# [Assignment]
Your output should be the lines of the data that follow, reproduced exactly from the first through the line bearing "Buffer | clkbuf_4 |".

Saved entries
= = =
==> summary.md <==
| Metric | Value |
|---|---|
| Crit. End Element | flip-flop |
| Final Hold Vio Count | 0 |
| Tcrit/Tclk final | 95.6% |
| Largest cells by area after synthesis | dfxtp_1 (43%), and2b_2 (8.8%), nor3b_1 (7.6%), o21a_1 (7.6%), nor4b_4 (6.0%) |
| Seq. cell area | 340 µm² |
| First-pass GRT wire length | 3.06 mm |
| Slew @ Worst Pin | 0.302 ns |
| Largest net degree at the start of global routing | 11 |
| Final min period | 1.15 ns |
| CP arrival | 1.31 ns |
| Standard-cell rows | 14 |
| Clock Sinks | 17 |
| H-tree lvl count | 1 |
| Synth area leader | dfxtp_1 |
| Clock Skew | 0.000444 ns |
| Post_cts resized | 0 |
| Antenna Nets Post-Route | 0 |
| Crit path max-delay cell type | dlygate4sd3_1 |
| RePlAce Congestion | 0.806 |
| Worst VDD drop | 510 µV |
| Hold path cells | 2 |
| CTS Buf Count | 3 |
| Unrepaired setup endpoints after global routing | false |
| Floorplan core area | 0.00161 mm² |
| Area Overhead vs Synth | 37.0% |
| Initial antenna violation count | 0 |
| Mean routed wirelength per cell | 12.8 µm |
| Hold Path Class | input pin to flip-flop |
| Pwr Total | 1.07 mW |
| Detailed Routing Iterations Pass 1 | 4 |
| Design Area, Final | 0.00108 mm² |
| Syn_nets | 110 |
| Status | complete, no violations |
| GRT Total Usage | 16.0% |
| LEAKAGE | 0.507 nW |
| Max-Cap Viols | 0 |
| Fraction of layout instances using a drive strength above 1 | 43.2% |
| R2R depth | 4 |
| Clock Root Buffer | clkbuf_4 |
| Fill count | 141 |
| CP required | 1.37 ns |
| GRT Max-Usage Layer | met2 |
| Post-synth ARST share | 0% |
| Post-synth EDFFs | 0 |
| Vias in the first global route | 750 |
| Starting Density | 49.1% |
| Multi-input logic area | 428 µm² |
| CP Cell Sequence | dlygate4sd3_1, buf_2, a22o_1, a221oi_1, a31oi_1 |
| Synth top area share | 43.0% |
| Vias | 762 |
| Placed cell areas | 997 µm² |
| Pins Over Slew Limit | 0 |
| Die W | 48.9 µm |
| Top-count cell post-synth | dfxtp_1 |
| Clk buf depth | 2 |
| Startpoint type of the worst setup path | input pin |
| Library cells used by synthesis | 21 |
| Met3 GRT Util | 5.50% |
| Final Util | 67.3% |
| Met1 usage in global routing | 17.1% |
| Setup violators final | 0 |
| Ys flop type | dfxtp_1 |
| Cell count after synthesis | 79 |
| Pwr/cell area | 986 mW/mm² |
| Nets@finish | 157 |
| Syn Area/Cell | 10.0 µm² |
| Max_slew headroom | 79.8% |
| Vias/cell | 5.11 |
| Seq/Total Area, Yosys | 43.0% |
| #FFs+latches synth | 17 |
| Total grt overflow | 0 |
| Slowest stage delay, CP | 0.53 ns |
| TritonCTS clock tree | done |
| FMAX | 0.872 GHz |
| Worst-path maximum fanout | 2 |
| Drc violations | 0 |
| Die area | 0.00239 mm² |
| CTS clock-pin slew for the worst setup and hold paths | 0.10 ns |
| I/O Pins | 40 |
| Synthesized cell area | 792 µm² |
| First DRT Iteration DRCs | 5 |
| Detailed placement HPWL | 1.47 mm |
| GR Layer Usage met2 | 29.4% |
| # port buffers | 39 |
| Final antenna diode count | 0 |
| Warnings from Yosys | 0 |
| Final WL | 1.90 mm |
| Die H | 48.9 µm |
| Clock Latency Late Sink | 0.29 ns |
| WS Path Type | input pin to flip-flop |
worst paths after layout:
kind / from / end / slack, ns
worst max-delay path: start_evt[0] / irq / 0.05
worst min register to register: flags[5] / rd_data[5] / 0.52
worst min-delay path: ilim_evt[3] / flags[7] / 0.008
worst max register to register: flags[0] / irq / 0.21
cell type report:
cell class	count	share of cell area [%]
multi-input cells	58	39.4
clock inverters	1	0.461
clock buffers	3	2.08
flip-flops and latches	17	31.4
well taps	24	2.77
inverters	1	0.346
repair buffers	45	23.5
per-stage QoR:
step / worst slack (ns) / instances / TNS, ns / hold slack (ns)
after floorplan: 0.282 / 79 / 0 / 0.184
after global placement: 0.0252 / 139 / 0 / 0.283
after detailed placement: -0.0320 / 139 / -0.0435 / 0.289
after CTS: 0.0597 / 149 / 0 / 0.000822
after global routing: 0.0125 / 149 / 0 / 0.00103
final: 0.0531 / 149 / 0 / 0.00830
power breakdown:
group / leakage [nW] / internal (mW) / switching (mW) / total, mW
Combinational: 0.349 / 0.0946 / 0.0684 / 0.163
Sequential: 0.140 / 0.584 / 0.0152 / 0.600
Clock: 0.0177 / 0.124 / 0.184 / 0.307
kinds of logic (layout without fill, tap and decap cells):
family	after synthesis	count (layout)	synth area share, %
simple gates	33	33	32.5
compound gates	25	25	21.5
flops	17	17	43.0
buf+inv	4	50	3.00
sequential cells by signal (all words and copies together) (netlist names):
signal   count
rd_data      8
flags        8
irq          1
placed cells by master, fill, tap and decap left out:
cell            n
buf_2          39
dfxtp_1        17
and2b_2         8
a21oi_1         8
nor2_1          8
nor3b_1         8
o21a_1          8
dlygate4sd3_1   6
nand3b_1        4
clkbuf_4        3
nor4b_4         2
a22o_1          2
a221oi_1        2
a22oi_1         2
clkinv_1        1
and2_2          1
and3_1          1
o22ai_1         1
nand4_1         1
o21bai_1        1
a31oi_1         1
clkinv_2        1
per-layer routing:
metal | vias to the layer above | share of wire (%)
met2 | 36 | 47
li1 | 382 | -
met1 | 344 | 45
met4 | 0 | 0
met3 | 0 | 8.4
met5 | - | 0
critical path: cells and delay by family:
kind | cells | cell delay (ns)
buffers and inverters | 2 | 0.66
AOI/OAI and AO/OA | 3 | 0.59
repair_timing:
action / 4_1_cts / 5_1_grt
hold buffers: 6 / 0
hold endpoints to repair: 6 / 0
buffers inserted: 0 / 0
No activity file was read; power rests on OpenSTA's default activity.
===== config.mk =====
export PLATFORM = sky130hd
export DESIGN_NAME = cr_bus_master
export DESIGN_NICKNAME = d
export VERILOG_FILES = /design/src/rtl/cr_pkg.sv /design/src/rtl/cr_timer.sv /design/src/rtl/cr_phase.sv /design/src/rtl/cr_bus_master.sv
export SDC_FILE = /design/constraint.sdc
export NUM_CORES = 1
export LEC_CHECK = 0
export CAP_MARGIN = 20
export CORE_MARGIN = 4
export CORE_UTILIZATION = 30
export DETAILED_ROUTE_END_ITERATION = 16
export PLACE_DENSITY = 0.5
export SLEW_MARGIN = 20
export SYNTH_ARGS = -nofsm -noshare
export SYNTH_HDL_FRONTEND = slang
export SYNTH_SLANG_ARGS = --single-unit
export TNS_END_PERCENT = 30

===== constraint.sdc =====
create_clock -name clk_i -period 5 [get_ports clk_i]
set_clock_uncertainty 0.05 [all_clocks]
set_input_delay 0.5 -clock clk_i [delete_from_list [all_inputs] [get_ports clk_i]]
set_output_delay 0.5 -clock clk_i [all_outputs]
set_load 0.005 [all_outputs]

===== src/rtl/cr_pkg.sv =====
package cr_pkg;
  typedef enum logic [1:0] {OP_READ = 2'd0, OP_WRITE = 2'd1, OP_RMW = 2'd2} op_e;
  typedef enum logic [2:0] {ST_IDLE, ST_ADDR, ST_DATA, ST_WR, ST_RD} step_e;
  typedef enum logic [1:0] {PH_IDLE, PH_SETUP, PH_HI, PH_LO} ph_e;
endpackage


===== src/rtl/cr_timer.sv =====
module cr_timer #(
  parameter int unsigned LIMIT = 1000
) (
  input  logic clk_i,
  input  logic rst_ni,
  input  logic clr_i,
  input  logic en_i,
  output logic hit_o
);
  localparam int unsigned CW = $clog2(LIMIT + 1);
  logic [CW-1:0] cnt_q;

  assign hit_o = en_i && (cnt_q == CW'(LIMIT - 1));

  always_ff @(posedge clk_i or negedge rst_ni) begin
    if (!rst_ni)    cnt_q <= '0;
    else if (clr_i) cnt_q <= '0;
    else if (en_i)  cnt_q <= cnt_q + 1'b1;
  end
endmodule


===== src/rtl/cr_phase.sv =====
module cr_phase
  import cr_pkg::*;
#(
  parameter int unsigned SETUP_CYC   = 2,
  parameter int unsigned TIMEOUT_CYC = 1000
) (
  input  logic clk_i,
  input  logic rst_ni,
  input  logic start_i,
  input  logic ack_i,
  output logic strobe_o,
  output logic hi_o,
  output logic done_o,
  output logic tmo_o
);
  localparam int unsigned SW = $clog2(SETUP_CYC + 1);

  ph_e           st_q;
  logic [SW-1:0] scnt_q;
  logic          waiting;

  assign waiting  = (st_q == PH_HI && !ack_i) || (st_q == PH_LO && ack_i);
  assign strobe_o = (st_q == PH_HI);
  assign hi_o     = (st_q == PH_HI) && ack_i;
  assign done_o   = (st_q == PH_LO) && !ack_i;

  cr_timer #(.LIMIT(TIMEOUT_CYC)) i_timer (
    .clk_i (clk_i),
    .rst_ni(rst_ni),
    .clr_i (!waiting),
    .en_i  (waiting),
    .hit_o (tmo_o)
  );

  always_ff @(posedge clk_i or negedge rst_ni) begin
    if (!rst_ni) begin
      st_q   <= PH_IDLE;
      scnt_q <= '0;
    end else begin
      case (st_q)
        PH_IDLE:  if (start_i) begin
                    st_q   <= PH_SETUP;
                    scnt_q <= '0;
                  end
        PH_SETUP: if (scnt_q == SW'(SETUP_CYC - 1)) st_q <= PH_HI;
                  else scnt_q <= scnt_q + 1'b1;
        PH_HI:    if (ack_i) st_q <= PH_LO;
                  else if (tmo_o) st_q <= PH_IDLE;
        PH_LO:    if (!ack_i || tmo_o) st_q <= PH_IDLE;
        default:  st_q <= PH_IDLE;
      endcase
    end
  end


  strobe_drop_chk: assert property (@(posedge clk_i) disable iff (!rst_ni)
    $fell(strobe_o) |-> ($past(ack_i) || $past(tmo_o)));

  tmo_end_chk: assert property (@(posedge clk_i) disable iff (!rst_ni)
    tmo_o |=> (st_q == PH_IDLE));
endmodule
= = =
# [Response box]
==> summary.md <==
| Metric | Value |
|---|---|
| Crit. End Element | flip-flop |
| Final Hold Vio Count | 0 |
| Tcrit/Tclk final | 95.6% |
| Largest cells by area after synthesis | dfxtp_1 (43%), and2b_2 (8.8%), nor3b_1 (7.6%), o21a_1 (7.6%), nor4b_4 (6.0%) |
| Seq. cell area | 340 µm² |
| First-pass GRT wire length | 3.06 mm |
| Slew @ Worst Pin | 0.302 ns |
| Largest net degree at the start of global routing | 11 |
| Final min period | 1.15 ns |
| CP arrival | 1.31 ns |
| Standard-cell rows | 14 |
| Clock Sinks | 17 |
| H-tree lvl count | 1 |
| Synth area leader | dfxtp_1 |
| Clock Skew | 0.000444 ns |
| Post_cts resized | 0 |
| Antenna Nets Post-Route | 0 |
| Crit path max-delay cell type | dlygate4sd3_1 |
| RePlAce Congestion | 0.806 |
| Worst VDD drop | 510 µV |
| Hold path cells | 2 |
| CTS Buf Count | 3 |
| Unrepaired setup endpoints after global routing | false |
| Floorplan core area | 0.00161 mm² |
| Area Overhead vs Synth | 37.0% |
| Initial antenna violation count | 0 |
| Mean routed wirelength per cell | 12.8 µm |
| Hold Path Class | input pin to flip-flop |
| Pwr Total | 1.07 mW |
| Detailed Routing Iterations Pass 1 | 4 |
| Design Area, Final | 0.00108 mm² |
| Syn_nets | 110 |
| Status | complete, no violations |
| GRT Total Usage | 16.0% |
| LEAKAGE | 0.507 nW |
| Max-Cap Viols | 0 |
| Fraction of layout instances using a drive strength above 1 | 43.2% |
| R2R depth | 4 |
| Clock Root Buffer | clkbuf_4 |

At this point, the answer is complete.